Work required ▸ Until the line containing "worstMarginPinSlew_ns 1.01 \" has been reproduced, keep reproducing each line of the material below exactly, starting with the first.

Recorded data ▸
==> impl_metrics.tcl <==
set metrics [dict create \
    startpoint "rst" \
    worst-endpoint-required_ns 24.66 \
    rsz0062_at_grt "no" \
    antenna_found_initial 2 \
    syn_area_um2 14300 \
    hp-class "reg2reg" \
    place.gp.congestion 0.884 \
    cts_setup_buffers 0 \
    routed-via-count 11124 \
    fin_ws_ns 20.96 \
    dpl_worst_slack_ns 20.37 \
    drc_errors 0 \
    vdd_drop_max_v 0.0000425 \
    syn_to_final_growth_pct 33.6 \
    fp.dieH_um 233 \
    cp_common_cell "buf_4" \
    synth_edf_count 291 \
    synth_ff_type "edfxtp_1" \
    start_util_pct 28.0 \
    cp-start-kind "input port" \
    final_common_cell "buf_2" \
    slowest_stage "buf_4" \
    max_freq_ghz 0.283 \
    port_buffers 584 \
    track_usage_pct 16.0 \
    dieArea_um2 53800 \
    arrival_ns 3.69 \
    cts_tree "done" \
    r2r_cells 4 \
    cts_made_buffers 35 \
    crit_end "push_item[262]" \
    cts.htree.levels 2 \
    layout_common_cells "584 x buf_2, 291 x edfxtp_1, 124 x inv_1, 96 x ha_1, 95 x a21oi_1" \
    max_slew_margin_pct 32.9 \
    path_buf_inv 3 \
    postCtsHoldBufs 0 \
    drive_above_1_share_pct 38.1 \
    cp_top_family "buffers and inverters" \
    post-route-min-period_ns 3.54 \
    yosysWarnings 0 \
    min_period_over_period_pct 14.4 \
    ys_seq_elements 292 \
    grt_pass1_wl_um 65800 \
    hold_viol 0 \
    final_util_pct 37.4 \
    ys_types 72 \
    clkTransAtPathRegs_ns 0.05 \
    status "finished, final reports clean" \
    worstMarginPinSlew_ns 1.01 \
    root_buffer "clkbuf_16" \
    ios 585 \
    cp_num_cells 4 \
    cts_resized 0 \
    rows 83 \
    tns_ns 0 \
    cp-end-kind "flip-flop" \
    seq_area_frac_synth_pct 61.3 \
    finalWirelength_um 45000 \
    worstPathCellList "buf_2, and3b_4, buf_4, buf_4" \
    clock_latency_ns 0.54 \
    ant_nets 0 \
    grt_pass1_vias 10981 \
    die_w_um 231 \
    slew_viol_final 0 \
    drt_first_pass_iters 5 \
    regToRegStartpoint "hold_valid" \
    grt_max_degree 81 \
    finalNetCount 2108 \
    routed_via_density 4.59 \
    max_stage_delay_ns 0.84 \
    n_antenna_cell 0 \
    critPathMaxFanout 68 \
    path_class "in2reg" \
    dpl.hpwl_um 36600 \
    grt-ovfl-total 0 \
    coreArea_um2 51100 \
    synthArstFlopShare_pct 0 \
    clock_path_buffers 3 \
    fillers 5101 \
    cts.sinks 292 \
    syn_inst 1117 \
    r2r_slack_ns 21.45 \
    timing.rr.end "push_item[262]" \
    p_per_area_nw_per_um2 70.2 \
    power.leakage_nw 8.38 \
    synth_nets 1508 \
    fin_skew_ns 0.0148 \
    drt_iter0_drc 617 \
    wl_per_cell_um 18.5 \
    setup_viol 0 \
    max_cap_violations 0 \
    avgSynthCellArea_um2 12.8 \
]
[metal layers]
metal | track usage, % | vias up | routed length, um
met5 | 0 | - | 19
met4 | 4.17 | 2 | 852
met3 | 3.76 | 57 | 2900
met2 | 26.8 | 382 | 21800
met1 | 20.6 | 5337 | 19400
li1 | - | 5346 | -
--- config.mk ---
export PLATFORM = sky130hd
export DESIGN_NAME = fpa_front
export DESIGN_NICKNAME = d
export VERILOG_FILES = /design/src/hw/rtl/fpa_pkg.sv /design/src/hw/rtl/fpa_front.sv
export SDC_FILE = /design/constraint.sdc
export NUM_CORES = 2
export LEC_CHECK = 0
export BUFFER_PORTS_ARGS = -buffer_cell sky130_fd_sc_hd__buf_2
export CAP_MARGIN = 20
export CORE_MARGIN = 2
export CORE_UTILIZATION = 35
export DETAILED_ROUTE_END_ITERATION = 16
export GPL_TIMING_DRIVEN = 0
export PLACE_DENSITY_LB_ADDON = 0.15
export REMOVE_ABC_BUFFERS = 1
export SYNTH_ARGS = -nofsm -noshare
export SYNTH_HDL_FRONTEND = slang
export SYNTH_SLANG_ARGS = --single-unit
--- constraint.sdc ---
create_clock -name clk -period 8.9 [get_ports clk]
set_input_delay 0.89 -clock clk [delete_from_list [all_inputs] [get_ports clk]]
set_output_delay 0.89 -clock clk [all_outputs]
set_load 0.02 [all_outputs]
--- src/hw/rtl/fpa_pkg.sv ---
// Shared types and constants for the fixed-point ALU.
package fpa_pkg;

	localparam int DATA_W    = 32;
	localparam int FRAC_BITS = 8;
	// Dividend width: operand magnitude shifted up by the fraction bits.
	localparam int DIV_W     = DATA_W + FRAC_BITS;

	typedef enum logic [3:0] {
		MODE_ADD      = 4'd0,
		MODE_SUB      = 4'd1,
		MODE_MUL      = 4'd2,
		MODE_DIV      = 4'd3,
		MODE_EQ       = 4'd4,
		MODE_NE       = 4'd5,
		MODE_LE       = 4'd6,
		MODE_GE       = 4'd7,
		MODE_LT       = 4'd8,
		MODE_GT       = 4'd9,
		MODE_MIN      = 4'd10,
		MODE_MAX      = 4'd11,
		MODE_INC      = 4'd12,
		MODE_DEC      = 4'd13,
		MODE_FROM_INT = 4'd14,
		MODE_TO_INT   = 4'd15
	} mode_t;

	// Result side band that rides along the divider stages.
	typedef struct packed {
		logic [DATA_W-1:0] value;
		logic              compare_true;
		logic              divide_by_zero;
		logic              use_quot;
		logic              quot_neg;
	} side_t;

	// Finished result item.
	typedef struct packed {
		logic [DATA_W-1:0] value;
		logic              compare_true;
		logic              divide_by_zero;
	} res_t;

endpackage

--- src/hw/rtl/fpa_front.sv ---
// Front end: input register, simple ops, multiplier and divider operand prep.
module fpa_front import fpa_pkg::*; (
	input  logic                     clk,
	input  logic                     arst_n,
	input  logic                     adv,
	input  logic                     in_valid,
	input  logic [3:0]               mode,
	input  logic signed [DATA_W-1:0] operand_a,
	input  logic signed [DATA_W-1:0] operand_b,
	output logic                     v_o,
	output side_t                    side_o,
	output logic [DATA_W-1:0]        num_o,
	output logic [DATA_W-1:0]        den_o
);

	logic                       v_s1, v_s2, v_s3;
	mode_t                      mode_s1;
	logic signed [DATA_W-1:0]   a_s1, b_s1;
	side_t                      side_s2, side_s3;
	logic                       is_mul_s2;
	logic signed [2*DATA_W-1:0] prod_s2;
	logic [DATA_W-1:0]          mag_a_s2, mag_b_s2, mag_a_s3, mag_b_s3;

	side_t                      side_c;
	side_t                      side_m;
	logic                       lt_c, eq_c;

	// Stage 1: capture the transfer.
	always_ff @(posedge clk or negedge arst_n) begin
		if (!arst_n) begin
			v_s1 <= 1'b0;
			v_s2 <= 1'b0;
			v_s3 <= 1'b0;
		end else if (adv) begin
			v_s1 <= in_valid;
			v_s2 <= v_s1;
			v_s3 <= v_s2;
		end
	end

	always_ff @(posedge clk) begin
		if (adv) begin
			mode_s1 <= mode_t'(mode);
			a_s1    <= operand_a;
			b_s1    <= operand_b;
		end
	end

	// Stage 2: simple ops, comparisons, divider setup.
	always_comb begin
		lt_c   = a_s1 < b_s1;
		eq_c   = a_s1 == b_s1;
		side_c = '0;
		case (mode_s1)
			MODE_ADD:      side_c.value = a_s1 + b_s1;
			MODE_SUB:      side_c.value = a_s1 - b_s1;
			MODE_MUL:      side_c.value = '0;
			MODE_DIV: begin
				side_c.divide_by_zero = (b_s1 == '0);
				side_c.use_quot       = (b_s1 != '0);
				side_c.quot_neg       = a_s1[DATA_W-1] ^ b_s1[DATA_W-1];
			end
			MODE_EQ:       side_c.compare_true = eq_c;
			MODE_NE:       side_c.compare_true = !eq_c;
			MODE_LE:       side_c.compare_true = lt_c || eq_c;
			MODE_GE:       side_c.compare_true = !lt_c;
			MODE_LT:       side_c.compare_true = lt_c;
			MODE_GT:       side_c.compare_true = !lt_c && !eq_c;
			MODE_MIN:      side_c.value = (!lt_c && !eq_c) ? b_s1 : a_s1;
			MODE_MAX:      side_c.value = (!lt_c && !eq_c) ? a_s1 : b_s1;
			MODE_INC:      side_c.value = a_s1 + DATA_W'(1);
			MODE_DEC:      side_c.value = a_s1 - DATA_W'(1);
			MODE_FROM_INT: side_c.value = a_s1 << FRAC_BITS;
			MODE_TO_INT:   side_c.value = a_s1 >>> FRAC_BITS;
			default:       side_c = '0;
		endcase
	end

	always_ff @(posedge clk) begin
		if (adv) begin
			side_s2   <= side_c;
			is_mul_s2 <= (mode_s1 == MODE_MUL);
			prod_s2   <= a_s1 * b_s1;
			mag_a_s2  <= a_s1[DATA_W-1] ? DATA_W'(-a_s1) : DATA_W'(a_s1);
			mag_b_s2  <= b_s1[DATA_W-1] ? DATA_W'(-b_s1) : DATA_W'(b_s1);
		end
	end

	// Stage 3: fold in the scaled product.
	always_comb begin
		side_m = side_s2;
		if (is_mul_s2)
			side_m.value = prod_s2[FRAC_BITS +: DATA_W];
	end

	always_ff @(posedge clk) begin
		if (adv) begin
			side_s3  <= side_m;
			mag_a_s3 <= mag_a_s2;
			mag_b_s3 <= mag_b_s2;
		end
	end

	assign v_o    = v_s3;
	assign side_o = side_s3;
	assign num_o  = mag_a_s3;
	assign den_o  = mag_b_s3;

	a_dz_clean: assert property (@(posedge clk) disable iff (!arst_n)
		v_s3 && side_s3.divide_by_zero |->
			side_s3.value == '0 && !side_s3.compare_true && !side_s3.use_quot)
		else $error("divide by zero item carries a stray result");

endmodule

==> flow_summary.toml <==
[synth]
yosysTopAreaCell = "fa_1"
yosys.area_share.simple_pct = 14.0
yosys_warnings = 0
yosys-mux-area-fraction_pct = 1.22
synth-edff-count = 301
syn_area_um2 = 39100
postSynth.asyncResetShare_pct = 0.987
synth_top_family_by_area = "adder cells"
synth_compound_area_share_pct = 6.84
synthFlopType = "edfxtp_1"
synth.area.top_cells = "fa_1 33%, edfxtp_1 23%, ha_1 7.6%, inv_1 6.9%, and2_1 6.2%"
synth_cells = 3877
ys_ff_latch = 304
postSynthAreaPerCell_um2 = 10.1
yosysSeqAreaShare_pct = 23.3
yosys.area.top_type_share_pct = 33.0
synthAdderAreaFrac_pct = 40.6
synthXorXnorAreaFrac_pct = 4.95
ys_types = 66

[placement]
place.gp.congestion = 0.914
dp_hpwl_um = 97700
place_area_um2 = 43300
port_buffers = 172
placed_cells = 5406

[sta]
fmax_ghz = 0.118
slew_violations = 0
tightest_slew_ns = 1.18
fin_crit_ns = 8.49
rsz0062_at_grt = "false"
fin_setup_tns_ns = 0
slew_headroom_pct = 21.6
setup_viol = 0
skew_ns = 0.0421
hold_violations = 0
finalCritPeriodShare_pct = 95.3

[critical_path]
crit_family = "adder cells"
critical_path_buf_inv_count = 8
cpPeakStageDelay_ns = 0.49
path_max_fanout = 20
worstPathRequired_ns = 9.25
critPathCaptureType = "flop"
cp_data_arrival_time_ns = 8.83
start_kind = "flop"
cp_common_cell = "fa_1"
worstSetupPathType = "reg2reg"
cpMaxStageDelayCell = "clkinvlp_4"

[hold_path]
worst_hold_path_type = "in2async"

[floorplan]
rows = 122
initial_core_util_pct = 35.3
io_pins = 173
die_w_um = 338
die_h_um = 338
core-area_um2 = 111000
die_area_um2 = 114000

[cts]
cts_sinks = 304
path_clk_slew_ns = 0.06
cts_tree = "done"
ctsHoldBuffers = 0
clk_latency_ns = 0.64
cts_buffer_depth = 3
cts_buffers = 39
clockRootBuffer = "clkbuf_16"
h-tree-depth = 2

[routing]
routed_wl_um = 121000
antenna_left = 0
via_per_inst = 5.00
drt_iter0_markers = 1598
drc = 0
dr.pass1.iters = 5
dr_total_vias = 27400
wire_per_inst_um = 22.0

[global_routing]
grt_max_degree = 96
antenna_found_initial = 2
grt_pass1_wl_um = 188000
grt_use_total_pct = 21.7
grt_pass1_vias = 30100
overflow = 0

[finish]
nets = 4925
drive_above_1_share_pct = 10.0
final_area_um2 = 44900
areaGrowthSynthToFinish_pct = 14.7
multi_input_area_um2 = 26500
nFillCells = 10900
layout.cells.non_filler = 5489
ff_latch_area_um2 = 9110
n_antenna_cell = 0

[run]
cap_violations = 0

[status]
status = "finished, final reports clean"
[worst reg2reg max path: cells and delay by family, from the launching register on]
kind                       cells  cell delay (ns)
adders and majority gates      9             3.76
AOI/OAI and AO/OA              7             2.23
buffers and inverters          8             1.27
and+or+nand+nor                2             0.48
DFF                            1             0.39
xor gates and xnor gates       1             0.12
[logic make-up after synthesis]
logic type | count (synthesis)
xor+xnor | 221
compound gates | 410
buf+inv | 942
simple gates | 1074
mux | 43
flops | 304
fa+ha+maj | 883
[cell usage after synthesis, types with 7 or more instances]
cell and instances:
inv_1 718, fa_1 644, and2_1 385, nand2_1 373, edfxtp_1 301, ha_1 239, clkbuf_1 197, xnor2_1 181
nor2_1 137, a21oi_1 132, o21ai_0 83, xor2_1 40, mux2_2 36, a21o_1 32, nand2b_1 29, nor3_1 29
nand3_1 24, buf_1 22, a222oi_1 17, o221ai_1 17, o31ai_1 16, a221oi_1 13, or3_1 13, a211oi_1 12
and3_1 12, nand4_1 12, nor2b_1 12, o21bai_1 12, o211ai_1 11, or4_1 10, a31oi_1 9, a21boi_0 7
mux2i_1 7, nor4_1 7, or2_2 7
[final cells by class]
type	instances	area share (%)
clock buffers	44	2.22
clock inverters	28	0.789
inverters	720	6.03
multi-input cells	2631	59.0
flip-flops and latches	304	20.3
well taps	1488	4.15
repair buffers	274	7.45
[cell usage in the layout, fill, tap and decap left out, types with 7 or more instances in the layout]
cell type  count
clkinv_1       7
inv_1        717
o221ai_1      17
o31ai_1       16
edfxtp_1     301
xnor2_1      181
ha_1         239
nor2_1       136
and2_1       385
fa_1         644
a222oi_1      17
nand3_1       23
a31oi_1        9
a21boi_0       7
or2_2          7
and3_1        12
nor2b_1       12
nand2b_1      29
or4_1         10
o21bai_1      12
nor3_1        28
a21oi_1      131
buf_2        171
a221oi_1      13
o21ai_0       83
buf_16        77
buf_12         7
a211oi_1      10
clkbuf_16     39
nand4_1       12
nand2_1      373
mux2_2        36
mux2i_1        7
buf_8          9
a21o_1        32
or3_1         13
o211ai_1      11
xor2_1        39
nor4_1         7
[path summary, 6_finish.rpt]
kind	start	to	slack (ns)	cells past startpoint
setup / recovery	a_s1[1]	prod_s2[39]	0.41	27
hold / removal	arst_n	v_o	0.06	1
setup reg to reg	a_s1[1]	prod_s2[39]	0.41	27
hold reg to reg	mag_a_s2[10]	num_o[10]	0.42	0
max in group asynchronous	arst_n	v_s1	8.74	1
min in group clk	mag_a_s2[10]	num_o[10]	0.42	0
[repair_timing]
| action | CTS | global route |
|---|---|---|
| endpoints found under the setup margin | 7 | 8 |
| setup buffers | 2 | 9 |
| pin swaps | 1 | 0 |
| gates resized for setup | 3 | 0 |
[through the flow]
stage	setup slack [ns]	utilization (%)	hold slack, ns
finish	0.415	40.5	0.0590
global route	0.00366	40.5	0.0238
CTS	0.0779	40.4	0.00822
detailed placement	-0.882	39.2	0.405
global placement	-1.54	37.0	0.400
floorplan	1.43	-	0.400
[routing by layer]
metal	GRT usage [%]	vias up	share of wire [%]
met1	28.9	14200	44
li1	-	12400	-
met2	37.1	719	49
met5	0	-	0.012
met4	5.67	2	2.5
met3	2.93	181	5.0
[flip-flops by register name (all words and copies together) (netlist names), 4 cells and up]
register / cells
prod_s2: 32
a_s1: 32
side_m: 4
mode_s1: 4
b_s1: 32
side_o: 36
mag_a_s2: 32
mag_b_s2: 32
side_s2: 32
num_o: 32
den_o: 32
Power is left out: the tool's default activity adds up to more than one toggle a clock period on the data nets, which glitch-free logic cannot reach.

Solved exercise ▸
==> impl_metrics.tcl <==
set metrics [dict create \
    startpoint "rst" \
    worst-endpoint-required_ns 24.66 \
    rsz0062_at_grt "no" \
    antenna_found_initial 2 \
    syn_area_um2 14300 \
    hp-class "reg2reg" \
    place.gp.congestion 0.884 \
    cts_setup_buffers 0 \
    routed-via-count 11124 \
    fin_ws_ns 20.96 \
    dpl_worst_slack_ns 20.37 \
    drc_errors 0 \
    vdd_drop_max_v 0.0000425 \
    syn_to_final_growth_pct 33.6 \
    fp.dieH_um 233 \
    cp_common_cell "buf_4" \
    synth_edf_count 291 \
    synth_ff_type "edfxtp_1" \
    start_util_pct 28.0 \
    cp-start-kind "input port" \
    final_common_cell "buf_2" \
    slowest_stage "buf_4" \
    max_freq_ghz 0.283 \
    port_buffers 584 \
    track_usage_pct 16.0 \
    dieArea_um2 53800 \
    arrival_ns 3.69 \
    cts_tree "done" \
    r2r_cells 4 \
    cts_made_buffers 35 \
    crit_end "push_item[262]" \
    cts.htree.levels 2 \
    layout_common_cells "584 x buf_2, 291 x edfxtp_1, 124 x inv_1, 96 x ha_1, 95 x a21oi_1" \
    max_slew_margin_pct 32.9 \
    path_buf_inv 3 \
    postCtsHoldBufs 0 \
    drive_above_1_share_pct 38.1 \
    cp_top_family "buffers and inverters" \
    post-route-min-period_ns 3.54 \
    yosysWarnings 0 \
    min_period_over_period_pct 14.4 \
    ys_seq_elements 292 \
    grt_pass1_wl_um 65800 \
    hold_viol 0 \
    final_util_pct 37.4 \
    ys_types 72 \
    clkTransAtPathRegs_ns 0.05 \
    status "finished, final reports clean" \
    worstMarginPinSlew_ns 1.01 \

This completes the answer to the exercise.